*TASK PROMPT*. Among the lines below, restate word for word only those from the line with "- The minimum clock period is 1800 ps." through the line with "- Measured against", with both end lines kept.
******************************
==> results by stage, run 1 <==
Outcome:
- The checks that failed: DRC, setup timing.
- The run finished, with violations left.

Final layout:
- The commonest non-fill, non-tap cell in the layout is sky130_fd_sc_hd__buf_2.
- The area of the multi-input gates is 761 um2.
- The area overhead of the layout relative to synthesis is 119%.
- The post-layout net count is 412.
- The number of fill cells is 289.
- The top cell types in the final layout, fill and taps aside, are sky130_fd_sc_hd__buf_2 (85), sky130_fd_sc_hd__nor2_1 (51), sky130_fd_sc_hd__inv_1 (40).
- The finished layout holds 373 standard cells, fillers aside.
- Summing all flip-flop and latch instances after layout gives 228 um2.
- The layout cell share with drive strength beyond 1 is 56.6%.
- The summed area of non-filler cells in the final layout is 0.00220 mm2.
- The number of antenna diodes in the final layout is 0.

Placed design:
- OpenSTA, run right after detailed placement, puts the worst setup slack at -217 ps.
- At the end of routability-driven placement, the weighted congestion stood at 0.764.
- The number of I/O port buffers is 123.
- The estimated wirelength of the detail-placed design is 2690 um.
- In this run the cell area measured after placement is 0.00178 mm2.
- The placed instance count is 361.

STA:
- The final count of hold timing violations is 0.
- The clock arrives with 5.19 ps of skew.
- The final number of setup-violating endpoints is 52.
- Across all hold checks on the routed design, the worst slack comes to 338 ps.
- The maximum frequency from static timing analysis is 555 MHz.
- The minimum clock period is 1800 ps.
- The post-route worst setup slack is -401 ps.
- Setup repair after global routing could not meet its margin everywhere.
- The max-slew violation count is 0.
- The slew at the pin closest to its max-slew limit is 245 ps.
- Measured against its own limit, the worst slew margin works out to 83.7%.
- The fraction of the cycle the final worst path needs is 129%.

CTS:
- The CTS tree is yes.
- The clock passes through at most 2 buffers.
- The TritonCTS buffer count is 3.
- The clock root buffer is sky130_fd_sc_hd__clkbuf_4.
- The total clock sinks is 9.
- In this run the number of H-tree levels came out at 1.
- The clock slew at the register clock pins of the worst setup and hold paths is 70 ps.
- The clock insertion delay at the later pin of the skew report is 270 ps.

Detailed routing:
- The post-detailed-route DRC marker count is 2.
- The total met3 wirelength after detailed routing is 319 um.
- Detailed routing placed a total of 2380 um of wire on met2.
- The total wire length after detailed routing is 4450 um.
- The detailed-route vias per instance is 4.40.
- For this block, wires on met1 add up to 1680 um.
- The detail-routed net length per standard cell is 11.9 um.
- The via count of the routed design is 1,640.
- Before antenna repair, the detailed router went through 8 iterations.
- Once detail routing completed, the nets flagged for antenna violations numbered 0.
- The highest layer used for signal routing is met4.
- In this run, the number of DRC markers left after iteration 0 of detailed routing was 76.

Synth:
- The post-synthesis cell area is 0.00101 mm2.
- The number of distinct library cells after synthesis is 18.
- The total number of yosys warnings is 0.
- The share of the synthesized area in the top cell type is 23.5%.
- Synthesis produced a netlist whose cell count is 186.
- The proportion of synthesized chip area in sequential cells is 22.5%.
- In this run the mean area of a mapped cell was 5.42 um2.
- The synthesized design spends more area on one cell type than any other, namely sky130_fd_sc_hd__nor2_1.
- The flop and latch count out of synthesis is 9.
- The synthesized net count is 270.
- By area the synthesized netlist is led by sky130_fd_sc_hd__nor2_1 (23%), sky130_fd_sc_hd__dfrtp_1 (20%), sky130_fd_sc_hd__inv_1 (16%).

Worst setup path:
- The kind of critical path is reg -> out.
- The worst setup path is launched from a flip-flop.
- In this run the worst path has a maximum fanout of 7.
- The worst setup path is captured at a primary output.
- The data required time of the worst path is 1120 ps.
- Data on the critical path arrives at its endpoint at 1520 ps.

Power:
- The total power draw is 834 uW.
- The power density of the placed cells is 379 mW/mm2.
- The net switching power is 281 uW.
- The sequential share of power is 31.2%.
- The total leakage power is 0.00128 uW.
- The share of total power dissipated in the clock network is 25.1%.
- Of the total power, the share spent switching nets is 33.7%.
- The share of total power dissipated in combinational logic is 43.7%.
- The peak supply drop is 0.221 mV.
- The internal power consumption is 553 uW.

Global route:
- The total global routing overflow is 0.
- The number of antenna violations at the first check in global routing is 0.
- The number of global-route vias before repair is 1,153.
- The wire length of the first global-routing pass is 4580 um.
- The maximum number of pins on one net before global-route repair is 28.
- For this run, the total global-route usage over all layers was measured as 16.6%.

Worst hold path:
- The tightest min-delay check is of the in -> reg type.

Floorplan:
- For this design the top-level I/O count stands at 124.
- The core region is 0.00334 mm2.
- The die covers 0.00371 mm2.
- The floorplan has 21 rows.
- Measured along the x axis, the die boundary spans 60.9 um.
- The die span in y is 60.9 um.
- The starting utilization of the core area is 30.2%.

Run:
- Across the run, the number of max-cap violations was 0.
******************************
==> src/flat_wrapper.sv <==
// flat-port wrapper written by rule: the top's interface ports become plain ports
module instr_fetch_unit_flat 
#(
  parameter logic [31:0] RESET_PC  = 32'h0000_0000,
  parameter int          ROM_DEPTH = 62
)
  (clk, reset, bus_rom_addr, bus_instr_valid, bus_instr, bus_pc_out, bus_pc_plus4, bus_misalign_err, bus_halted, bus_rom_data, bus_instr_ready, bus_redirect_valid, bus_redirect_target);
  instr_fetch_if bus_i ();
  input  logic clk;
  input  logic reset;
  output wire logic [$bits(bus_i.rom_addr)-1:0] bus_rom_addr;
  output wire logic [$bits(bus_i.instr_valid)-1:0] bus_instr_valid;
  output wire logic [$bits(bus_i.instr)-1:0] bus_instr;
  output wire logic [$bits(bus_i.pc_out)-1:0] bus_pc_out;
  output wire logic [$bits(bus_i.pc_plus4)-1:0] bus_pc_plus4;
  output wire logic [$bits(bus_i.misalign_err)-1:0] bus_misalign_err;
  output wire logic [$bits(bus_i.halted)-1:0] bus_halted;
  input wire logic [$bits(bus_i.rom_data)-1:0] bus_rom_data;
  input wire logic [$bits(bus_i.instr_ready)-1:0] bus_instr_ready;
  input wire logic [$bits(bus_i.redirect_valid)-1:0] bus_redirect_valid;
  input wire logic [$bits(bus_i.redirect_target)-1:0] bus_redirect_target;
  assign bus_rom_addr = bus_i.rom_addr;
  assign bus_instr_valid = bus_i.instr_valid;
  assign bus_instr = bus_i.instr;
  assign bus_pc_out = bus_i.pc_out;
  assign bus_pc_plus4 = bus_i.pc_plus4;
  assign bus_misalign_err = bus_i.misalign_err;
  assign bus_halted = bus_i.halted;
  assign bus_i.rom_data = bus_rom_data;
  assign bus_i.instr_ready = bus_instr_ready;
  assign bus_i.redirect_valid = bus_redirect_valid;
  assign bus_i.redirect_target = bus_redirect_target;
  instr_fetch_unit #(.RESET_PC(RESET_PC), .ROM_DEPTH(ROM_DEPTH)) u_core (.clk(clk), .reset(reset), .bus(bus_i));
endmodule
******************************
*ANSWER TO THE EXERCISE*.
- The minimum clock period is 1800 ps.
- The post-route worst setup slack is -401 ps.
- Setup repair after global routing could not meet its margin everywhere.
- The max-slew violation count is 0.
- The slew at the pin closest to its max-slew limit is 245 ps.
- Measured against its own limit, the worst slew margin works out to 83.7%.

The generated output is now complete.